By Prapti Bamaniya

Tuesdays are a race against time at Bombay Palace.

The first order that Bombay Palace got in 2014, surprisingly from a middle aged-white man named Jason. The picture is still on the website to remind the owners of their humble beginnings (Rajiv Chenny/Bombay Palace)

Rajiv Chenny is using a marker to carefully label styrofoam boxes full of spicy, warm curries, rotis, rice, and lentil soups. The 120-seat restaurant is empty save for a handful of employees, working almost mechanically. Chenny’s staff quickly scoops foods into boxes, fastening them and adding them to bags ready to be delivered before dinnertime. Steam escapes the kitchen in the back of the restaurant, and the sound of vegetables and spices jumping in oil fills the room as chefs cook the orders for today.

Tuesday’s offerings are different from the Bombay Palace à la carte or takeout menu. They are from the tiffin menu, cooked with less expensive, healthier ingredients—with homestyle cooking.

“Simple, homestyle, and homemade food is something that you’ll never get tired of or feel heavy about,” says Chenny, the co-owner of Bombay Palace.

The tiffin, or lunchbox, originates in India. Usually it is a four-tiered container, with each layer containing a home-cooked element of a meal. Old and young alike take their tiffins to work and school to enjoy a slice of home, outside of home.

Although they don’t use the iconic containers, Toronto’s Bombay Palace provides preset combinations of meals that reflect the same structure. Customers pay for a month’s worth of Indian tiffin food, delivered weekly to their doorstep. Each week differs in specific curries; Chenny and his staff never repeat the same dish twice in a week.

“Do you know every eight kilometres in India the tastes of the food change?” asks Chenny, puffing out his chest. “There’s nothing like Indian food, the culture is so rich, diverse and it’s so warm.”

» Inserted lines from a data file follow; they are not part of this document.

[src/rtl/alu_seq.sv]
// Multi-cycle integer ALU: single-cycle arithmetic/logic ops plus an iterative
// unsigned restoring divider (one quotient bit per clock) behind a Start/Busy/We handshake.
module alu_seq #(
    parameter int WIDTH = 32,
    parameter int CNT_W = $clog2(WIDTH) + 1
) (
    input  logic             Clk,
    input  logic             Reset,
    input  logic             Start,
    input  logic [WIDTH-1:0] A,
    input  logic [WIDTH-1:0] B,
    input  logic [2:0]       ALUOp,
    output logic             Busy,
    output logic             Z,
    output logic             V,
    output logic             C,
    output logic [WIDTH-1:0] Result,
    output logic             We
);

    localparam logic [2:0] OP_ADD = 3'd0;
    localparam logic [2:0] OP_SUB = 3'd1;
    localparam logic [2:0] OP_AND = 3'd2;
    localparam logic [2:0] OP_OR  = 3'd3;
    localparam logic [2:0] OP_XOR = 3'd4;
    localparam logic [2:0] OP_SLT = 3'd5;
    localparam logic [2:0] OP_DIV = 3'd6;
    localparam logic [2:0] OP_MOD = 3'd7;

    typedef enum logic {IDLE, DIV} state_t;

    state_t           state_q, state_d;
    logic [WIDTH-1:0] rem_q, rem_d, quo_q, quo_d, dvs_q, dvs_d;
    logic [CNT_W-1:0] cnt_q, cnt_d;
    logic             mod_q, mod_d;
    logic [WIDTH-1:0] res_d;
    logic             z_d, v_d, c_d, we_d;

    logic             sub_op, slt;
    logic [WIDTH-1:0] b_op;
    logic [WIDTH:0]   sum;
    logic [WIDTH:0]   rem_sh, diff;
    logic             ge;
    logic [WIDTH-1:0] rem_nx, quo_nx;

    always_ff @(posedge Clk or negedge Reset) begin
        if (!Reset) begin
            state_q <= IDLE;
            rem_q   <= '0;
            quo_q   <= '0;
            dvs_q   <= '0;
            cnt_q   <= '0;
            mod_q   <= 1'b0;
            Result  <= '0;
            Z       <= 1'b0;
            V       <= 1'b0;
            C       <= 1'b0;
            We      <= 1'b0;
        end else begin
            state_q <= state_d;
            rem_q   <= rem_d;
            quo_q   <= quo_d;
            dvs_q   <= dvs_d;
            cnt_q   <= cnt_d;
            mod_q   <= mod_d;
            Result  <= res_d;
            Z       <= z_d;
            V       <= v_d;
            C       <= c_d;
            We      <= we_d;
        end
    end

    assign Busy = (state_q == DIV);

    // SUB reuses the adder as A + ~B + 1, so C doubles as the unsigned A >= B flag.
    assign sub_op = (ALUOp == OP_SUB);
    assign b_op   = sub_op ? ~B : B;
    assign sum    = {1'b0, A} + {1'b0, b_op} + {{WIDTH{1'b0}}, sub_op};
    assign slt    = ($signed(A) < $signed(B));

    // Shifted remainder needs one extra bit; the borrow of the trial subtract is the compare.
    assign rem_sh = {rem_q, quo_q[WIDTH-1]};
    assign diff   = rem_sh - {1'b0, dvs_q};
    assign ge     = ~diff[WIDTH];
    assign rem_nx = ge ? diff[WIDTH-1:0] : rem_sh[WIDTH-1:0];
    assign quo_nx = {quo_q[WIDTH-2:0], ge};

    always_comb begin
        state_d = state_q;
        rem_d   = rem_q;
        quo_d   = quo_q;
        dvs_d   = dvs_q;
        cnt_d   = cnt_q;
        mod_d   = mod_q;
        res_d   = Result;
        z_d     = Z;
        v_d     = V;
        c_d     = C;
        we_d    = 1'b0;

        case (state_q)
            IDLE: begin
                if (Start) begin
                    we_d = 1'b1;
                    v_d  = 1'b0;
                    c_d  = 1'b0;
                    case (ALUOp)
                        OP_ADD, OP_SUB: begin
                            res_d = sum[WIDTH-1:0];
                            c_d   = sum[WIDTH];
                            v_d   = (A[WIDTH-1] == b_op[WIDTH-1]) && (sum[WIDTH-1] != A[WIDTH-1]);
                        end
                        OP_AND: res_d = A & B;
                        OP_OR:  res_d = A | B;
                        OP_XOR: res_d = A ^ B;
                        OP_SLT: res_d = {{(WIDTH-1){1'b0}}, slt};
                        OP_DIV, OP_MOD: begin
                            if (B == '0) begin
                                res_d = (ALUOp == OP_MOD) ? A : '1;
                                v_d   = 1'b1;
                            end else begin
                                we_d    = 1'b0;
                                res_d   = Result;
                                v_d     = V;
                                c_d     = C;
                                state_d = DIV;
                                rem_d   = '0;
                                quo_d   = A;
                                dvs_d   = B;
                                cnt_d   = '0;
                                mod_d   = (ALUOp == OP_MOD);
                            end
                        end
                        default: res_d = Result;
                    endcase
                end
            end
            DIV: begin
                rem_d = rem_nx;
                quo_d = quo_nx;
                cnt_d = cnt_q + 1'b1;
                if (cnt_q == CNT_W'(WIDTH - 1)) begin
                    res_d   = mod_q ? rem_nx : quo_nx;
                    v_d     = 1'b0;
                    c_d     = 1'b0;
                    we_d    = 1'b1;
                    state_d = IDLE;
                end
            end
            default: state_d = IDLE;
        endcase

        if (we_d) z_d = (res_d == '0);
    end

endmodule
[config.mk]
export PLATFORM = sky130hd
export DESIGN_NAME = alu_seq
export DESIGN_NICKNAME = d
export VERILOG_FILES = /design/src/rtl/alu_seq.sv
export SDC_FILE = /design/constraint.sdc
export NUM_CORES = 1
export LEC_CHECK = 0
export ABC_AREA = 1
export CAP_MARGIN = 0
export CORE_ASPECT_RATIO = 2
export CORE_UTILIZATION = 60
export CTS_CLUSTER_SIZE = 12
export DETAILED_ROUTE_END_ITERATION = 6
export PLACE_DENSITY = 0.81
export SYNTH_ARGS = -nofsm -noshare
export SYNTH_HDL_FRONTEND = slang
export SYNTH_SLANG_ARGS = --single-unit
[constraint.sdc]
create_clock -name Clk -period 7 [get_ports Clk]
set_input_delay 0.7 -clock Clk [delete_from_list [all_inputs] [get_ports Clk]]
set_output_delay 0.7 -clock Clk [all_outputs]
set_load 0.005 [all_outputs]
**Word-level counts from Yosys, hierarchy flattened**

Cells that the tools add are included.
W data, S select, Z words.

- Bits in registers: 140
- Bits of input ports: 70
- Word-level logic and storage cells: 87

- Add/sub/neg operators: 4
- Order comparisons: 1
- Equal/unequal tests: 15
- Multiplexer cells: 40
- Bitwise operators: 7
- Reduce and logical (&&, ||, !) cells: 9

Operators by type and width:

| cell | count |
|---|---|
| $mux W32 | 13 |
| $pmux W32 S2 | 3 |
| $pmux W32 S6 | 1 |
| $logic_not A32 Y1 | 2 |
| $add A32 B32 Y33 | 1 |
| $add A33 B1 Y33 | 1 |
| $sub A33 B32 Y33 | 1 |
| $and A32 B32 Y32 | 1 |
| $lt A32 B32 Y1 | 1 |
| $not A32 Y32 | 1 |
| $or A32 B32 Y32 | 1 |
| $xor A32 B32 Y32 | 1 |
| $mux W6 | 3 |
| $mux W1 | 13 |
| $eq A3 B3 Y1 const B | 4 |
| $pmux W1 S2 | 6 |
| $pmux W6 S2 | 1 |
| $add A6 B1 Y6 const B | 1 |
| $eq A3 B2 Y1 const B | 2 |
| $eq A6 B5 Y1 const B | 1 |
| $reduce_and A3 Y1 | 2 |
| $ne A2 B1 Y1 const B | 2 |
| $ne A2 B2 Y1 const B | 2 |
| $reduce_and A4 Y1 | 1 |
| other kinds (8) | 11 |

**Longest topological paths before layout**

Gate-level depths: netlist (run 1).

- Word-level depth: 9
- Gate-level depth with buffers: 27
- Depth with buffers taken out: 25

**Least setup slack after synthesis (run 1)**

OpenSTA, ideal clock, no wires.

- Path type: input -> register
- Start point: in ALUOp[1]
- End point: reg Z
- Data arrival time: 3.494 ns
- Path slack: 3.442 ns
- Cell stages on the path: 25
- Path through: buf_2 inv_1 nand3_2 buf_1 xor2_1 fa_1 nand3_1 nand3_1 nand3_1 nand2_1 nand2_1 nand2_1 nand2_1 nand3_1 nand2_1 nand2_1 a21oi_1 nand2_1 nor2_1 nand2_1 nor2_1 nand2_1 inv_1 nand3_1 nand2_1

- Longest elaborated chain between the ends: 8
- Elaborated cells on any way between the ends: 22
- Those cells by class: 2 x add/sub; 7 x eq/ne; 9 x mux; 4 x reduce/logical

Ends and longest elaborated chain:

| what | RTL line | source |
|---|---|---|
| start: declaration | 12 | `input logic [2:0] ALUOp,` |
| $eq A3 B1 Y1 | 77, 108 |  |
| $mux W32 | 78 | `assign b_op = sub_op ? ~B : B;` |
| $add A32 B32 Y33 | 79 | `assign sum = {1'b0, A} + {1'b0, b_op} + {{WIDTH{1'b0}}, sub_op};` |
| $add A33 B1 Y33 | 79 |  |
| $pmux W32 S6 (*) | 108 | `case (ALUOp)` |
| $mux W32 (*) | 104 | `if (Start) begin` |
| $pmux W32 S2 (*) | 102 | `case (state_q)` |
| net res_d[12] | 36 | `logic [WIDTH-1:0] res_d;` |
| $logic_not A32 Y1 (*) | 154 | `if (we_d) z_d = (res_d == '0);` |
| end signal: assignment | 67 | `Z <= z_d;` |
| end: declaration | 14 | `output logic Z,` |

The timed path passes the listed nets; every way through them passes the cells marked *.
A chain may end at the register's enable or synchronous reset.

**Worst setup path after layout (run 1)**

Ends and elaborated chain as after synthesis.

==> impl_summary.md, run 1 <==
Floorplan
In this run the count of I/O pins placed on the die edge is 107. The placeable core region is 25200 µm². The initial utilization of the core area, before any placement, comes to 61.4%. In this run the vertical extent of the chip is 229 µm. The count of standard-cell rows is 82. The horizontal extent of the die is 116 µm. The area enclosed by the die boundary is 26500 µm².

Clock tree
Clock tree synthesis inserted a total of 17 buffers. The total clock sinks is 140. The number of buffers on the longest clock path is 2.

The total setup buffers inserted after CTS is 0. The maximum level of the CTS H-tree is 4. TritonCTS built the clock tree.

The number of gates given a new drive strength after cts is 0. For the worst-skew pair, the clock arrives at the later sink with an insertion delay of 430 ps. The post-CTS clock slew at the launch and capture registers of the worst setup and hold paths is 60 ps. The tree is rooted in a sky130_fd_sc_hd__clkbuf_16. The number of buffers inserted by hold repair at cts is 0.

Worst setup path
For the worst setup path, the data required time is 7370 ps. On the worst path, the slowest cell contributes a delay of 720 ps. The logic depth of the worst register-to-register path is 25. The worst setup path is launched from an input pin.

For this design, the slowest cell found on the critical path is sky130_fd_sc_hd__clkdlybuf4s50_1. The critical path class is input pin to flip-flop. The type of destination of the critical path is a flip-flop. In this run the worst path has a maximum fanout of 25.

STA puts the critical path data arrival time at 5260 ps. The cell seen most often among critical-path stages is sky130_fd_sc_hd__nand2_1.

STA
Across all setup checks in the final design, the least slack found is 2110 ps. At the pin with the least slew margin, the transition time is 1090 ps. Clock skew on the completed layout was measured at 9.49 ps.

Headroom to the max-slew limit came out at 27.3%. The part of the cycle the worst path needs is 69.8%. The maximum achievable frequency is 205 MHz. The final number of hold-violating endpoints is 0. The number of setup violations in the final report is 0. The sum of negative setup slack is 0 ps.

The final number of max-transition violations is 0. The worst path in the final design needs a cycle of 4890 ps, including I/O delays and setup. Setup repair after global routing left no endpoint under its margin.

Finish
The filler cells instantiated in the layout total 2288. The layout net count is 2770. After routing the design area is 17400 µm². The final core area utilization is 69.0%. In the final layout, the share of cells above drive strength 1 is 4.12%.

The number of antenna diodes in the final layout is 0. Compared with the post-synthesis result, the final layout area differs by 12.4%.

Worst hold path
The class of the worst hold path is input pin to async pin.

Global route
Entering global routing, the biggest net connects 89 pins. Global routing used 45.9% of the available tracks. The initial antenna violation count is 1. The first global-routing pass estimated 90800 µm of wire. The total overflow left after global routing is 0.

The number of global-route vias before repair is 16756.

Power and ir drop
The maximum vdd drop is 0.238 mV. The analysis attributes to cell leakage a power of 9.34 nW. The power per cell area is 378 nW/µm². After layout, the design draws a total of 6.58 mW.

Synth
The synthesized net count is 2709. The average cell area after synthesis is 6.25 µm². The async set-reset flop share out of synthesis is 100%. The main flop type after synthesis is sky130_fd_sc_hd__dfrtp_1.

The count of state elements after synthesis is 140. The synthesis warning total is 0. Synthesis instantiated 57 different standard cells from the library. In this run, synthesis inferred 0 flip-flops with an integrated enable.

The mapped netlist covers 15500 µm². Counting every instance in the synthesized netlist gives 2477. Of the synthesized area, sequential elements account for 22.6%.

Placed design
The HPWL after detailed placement is 44800 µm. The final weighted congestion in routability-driven placement is 1.03. The count of input and output buffers is 106. Once placement finished, the instance area stood at 16700 µm². The minimum setup slack after placement is 1930 ps.

Routing
The remaining antenna violation count is 0. The pre-antenna-repair detailed-routing pass consisted of 7 iterations. In this run, the number of DRC markers left after iteration 0 of detailed routing was 1819.

The average vias per placed instance is 5.99. The routed design has 59200 µm of wire. The routed layout has 17302 vias.

The detailed-route wire length per cell is 20.5 µm. The total DRC errors in the routed layout is 0.

Flow run
The tool flagged a number of max-cap violations equal to 0.

Outcome
The flow ran to the end, and the final reports show no timing, DRC or antenna violations.
-- registers in the layout, indices dropped and copies added, names as in the netlist --
name and count:
Result 32, Z 1, V 1, Busy 1, C 1, mod_q 1
We 1, dvs_q 32, cnt_q 6, quo_q 32, rem_q 32
-- layer usage --
layer | global-route usage [%] | vias up | routed length, µm
met5 | 0 | - | 13
met4 | 40.0 | 2 | 5900
met1 | 47.6 | 7963 | 20000
met3 | 12.3 | 329 | 5490
li1 | - | 8025 | -
met2 | 74.7 | 983 | 27800
-- final cells by class --
class	count	area, µm²	area share [%]
timing repair buffer	119	1160	6.66
inverter	418	1570	9.01
sequential	140	3500	20.1
clock inverter	13	236	1.36
multi-input combinational	1842	10100	57.8
tap	336	420	2.41
clock buffer	19	453	2.60
-- placed cells by master (no fill, tap or decap), types with 10 or more instances in the layout --
cell type,n
sky130_fd_sc_hd__nor3_1,29
sky130_fd_sc_hd__nand2_1,726
sky130_fd_sc_hd__nor2_1,227
sky130_fd_sc_hd__clkdlybuf4s50_1,105
sky130_fd_sc_hd__o221ai_1,31
sky130_fd_sc_hd__inv_1,412
sky130_fd_sc_hd__clkbuf_16,17
sky130_fd_sc_hd__a21o_1,20
sky130_fd_sc_hd__o21ai_0,97
sky130_fd_sc_hd__a22o_1,15
sky130_fd_sc_hd__a21oi_1,147
sky130_fd_sc_hd__buf_4,13
sky130_fd_sc_hd__a211oi_1,10
sky130_fd_sc_hd__dfrtp_1,139
sky130_fd_sc_hd__ha_1,160
sky130_fd_sc_hd__nand4_1,18
sky130_fd_sc_hd__xor2_1,40
sky130_fd_sc_hd__xnor2_1,15
sky130_fd_sc_hd__nand3_1,184
sky130_fd_sc_hd__nand2_2,26
sky130_fd_sc_hd__a221oi_1,12
-- through the flow --
step           cells  hold slack (ps)
6_report        2887              332
4_1_cts         2887              359
3_3_place_gp    2855              466
3_5_place_dp    2855              474
5_1_grt         2887              402
2_1_floorplan   2477              404
-- worst paths after layout --
kind / to / slack [ps] / startpoint
max reg2reg: Z$_DFFE_PN0P_ / 3090 / quo_q[31]$_DFFE_PN0P_
min reg2reg: dvs_q[22]$_DFFE_PN0P_ / 490 / dvs_q[22]$_DFFE_PN0P_
min in group Clk: dvs_q[22]$_DFFE_PN0P_ / 490 / dvs_q[22]$_DFFE_PN0P_
min: Result[5]$_DFF_PN0_ / 330 / Reset
max: Z$_DFFE_PN0P_ / 2110 / ALUOp[1]
max in group asynchronous: rem_q[26]$_DFFE_PN0P_ / 5450 / Reset
-- cell usage after synthesis, types with 2 or more instances --
cell | instances | area (µm²)
sky130_fd_sc_hd__a21oi_2 | 3 | 26.3
sky130_fd_sc_hd__a21o_1 | 20 | 150
sky130_fd_sc_hd__or2_2 | 4 | 25.0
sky130_fd_sc_hd__nand2_8 | 2 | 40.0
sky130_fd_sc_hd__and2_1 | 2 | 12.5
sky130_fd_sc_hd__buf_1 | 10 | 37.5
sky130_fd_sc_hd__o211ai_1 | 8 | 60.1
sky130_fd_sc_hd__o22ai_1 | 7 | 43.8
sky130_fd_sc_hd__o221ai_1 | 31 | 272
sky130_fd_sc_hd__a21oi_1 | 147 | 736
sky130_fd_sc_hd__nand2_2 | 25 | 156
sky130_fd_sc_hd__nand2_4 | 4 | 45.0
sky130_fd_sc_hd__dfrtp_1 | 140 | 3500
sky130_fd_sc_hd__o21ai_0 | 97 | 485
sky130_fd_sc_hd__fa_1 | 2 | 40.0
sky130_fd_sc_hd__a22o_1 | 15 | 131
sky130_fd_sc_hd__nand3b_1 | 9 | 67.6
sky130_fd_sc_hd__inv_2 | 5 | 18.8
sky130_fd_sc_hd__clkbuf_1 | 47 | 176
sky130_fd_sc_hd__buf_6 | 5 | 56.3
sky130_fd_sc_hd__a21boi_0 | 3 | 22.5
sky130_fd_sc_hd__o21ai_1 | 2 | 10.0
sky130_fd_sc_hd__xnor2_1 | 15 | 131
sky130_fd_sc_hd__nand4_1 | 18 | 113
sky130_fd_sc_hd__buf_2 | 12 | 60.1
sky130_fd_sc_hd__nand2_1 | 727 | 2730
sky130_fd_sc_hd__o21bai_1 | 8 | 60.1
sky130_fd_sc_hd__xor2_1 | 40 | 350
sky130_fd_sc_hd__a31oi_1 | 2 | 12.5
sky130_fd_sc_hd__a221oi_1 | 12 | 105
sky130_fd_sc_hd__nor2_4 | 2 | 22.5
sky130_fd_sc_hd__buf_4 | 2 | 15.0
sky130_fd_sc_hd__nor4_1 | 5 | 31.3
sky130_fd_sc_hd__nor2_2 | 5 | 31.3
sky130_fd_sc_hd__nand3_1 | 184 | 921
sky130_fd_sc_hd__nor3_1 | 29 | 145
sky130_fd_sc_hd__a211oi_1 | 10 | 75.1
sky130_fd_sc_hd__inv_1 | 412 | 1550
sky130_fd_sc_hd__nor2_1 | 229 | 860
sky130_fd_sc_hd__ha_1 | 160 | 2000
-- critical path, delay by kind of cell --
| kind | cells | cell delay, ps |
|---|---|---|
| and+or+nand+nor | 18 | 2190 |
| buffers and inverters | 4 | 1380 |
| adders and majority gates | 1 | 520 |
| AOI/OAI and AO/OA | 2 | 430 |
-- power by group --
part	switching (mW)	internal, mW
logic	2.72	1.39
registers	0.288	1.13
clock network	0.362	0.689
total	3.37	3.21
-- kinds of logic after synthesis --
kind of cell	Yosys count	share of synthesized area, %
AND/OR/NAND/NOR	1251	33.9
buffers and inverters	495	12.5
AO/OA/AOI/OAI	374	14.7
adder cells (fa/ha/maj)	162	13.2
flip-flops	140	22.6
XOR/XNOR	55	3.11
Power figures use the tool's default switching activity.
==> inputs of run 2 (changes only) <==
--- a/config.mk
+++ b/config.mk
@@ -8,10 +8,10 @@
 export ABC_AREA = 1
 export CAP_MARGIN = 0
 export CORE_ASPECT_RATIO = 2
-export CORE_UTILIZATION = 60
+export CORE_UTILIZATION = 56
 export CTS_CLUSTER_SIZE = 12
 export DETAILED_ROUTE_END_ITERATION = 6
-export PLACE_DENSITY = 0.81
+export PLACE_DENSITY = 0.79
 export SYNTH_ARGS = -nofsm -noshare
 export SYNTH_HDL_FRONTEND = slang
 export SYNTH_SLANG_ARGS = --single-unit
==> constraint.sdc (replaced) <==
create_clock -name Clk -period 4 [get_ports Clk]
set_input_delay 0.4 -clock Clk [delete_from_list [all_inputs] [get_ports Clk]]
set_output_delay 0.4 -clock Clk [all_outputs]
set_load 0.005 [all_outputs]
==> run 2 against run 1 <==
  * Combinational power increased by 73%
  * Via count decreased by 0.93%
  * First-iteration DRC count decreased by 13%
  * Sequential power increased by 75%
  * Wire length increased by 0.67%
  * Clock-buffer cell count unchanged
  * Global-route usage decreased by 3.3 points
  * Sequential share of layout area decreased by 0.63 points
  * Critical path depth unchanged
  * Setup slack got worse by 1900 ps
  * Clock power increased by 59%
  * Design area increased by 3.2%
  * Critical endpoint unchanged
  * Largest power group unchanged
  * Highest routed layer is now met4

Chenny and the other co-owner of Bombay Palace, Sanjiv Malhotra, met in 2009 while working at another Indian restaurant. “As soon as we just connected, we clicked,” Chenny recalls.

Malhotra was the chef and Chenny worked part-time as a waiter. The two men gradually learned about each other’s dreams through cups of coffee after shifts, and eventually decided to set up a restaurant of their own.

“I just had this one dream of starting something of my own,” Chenny says. “And when an opportunity came by, I moved out of the corporate world of hotels [where he’d worked as a manager for 12 years before meeting Malhotra] into operating the Bombay Palace restaurant. I’m glad I got to give it a touch of home and homestyle cooking”

Though the COVID-19 pandemic has hit other aspects of  Bombay Palace hard, many people put extra value on a taste and feeling of home. Tiffins remains as busy as ever, occupying Chenny’s Tuesdays with a weekly race against time, which he almost always ends up winning.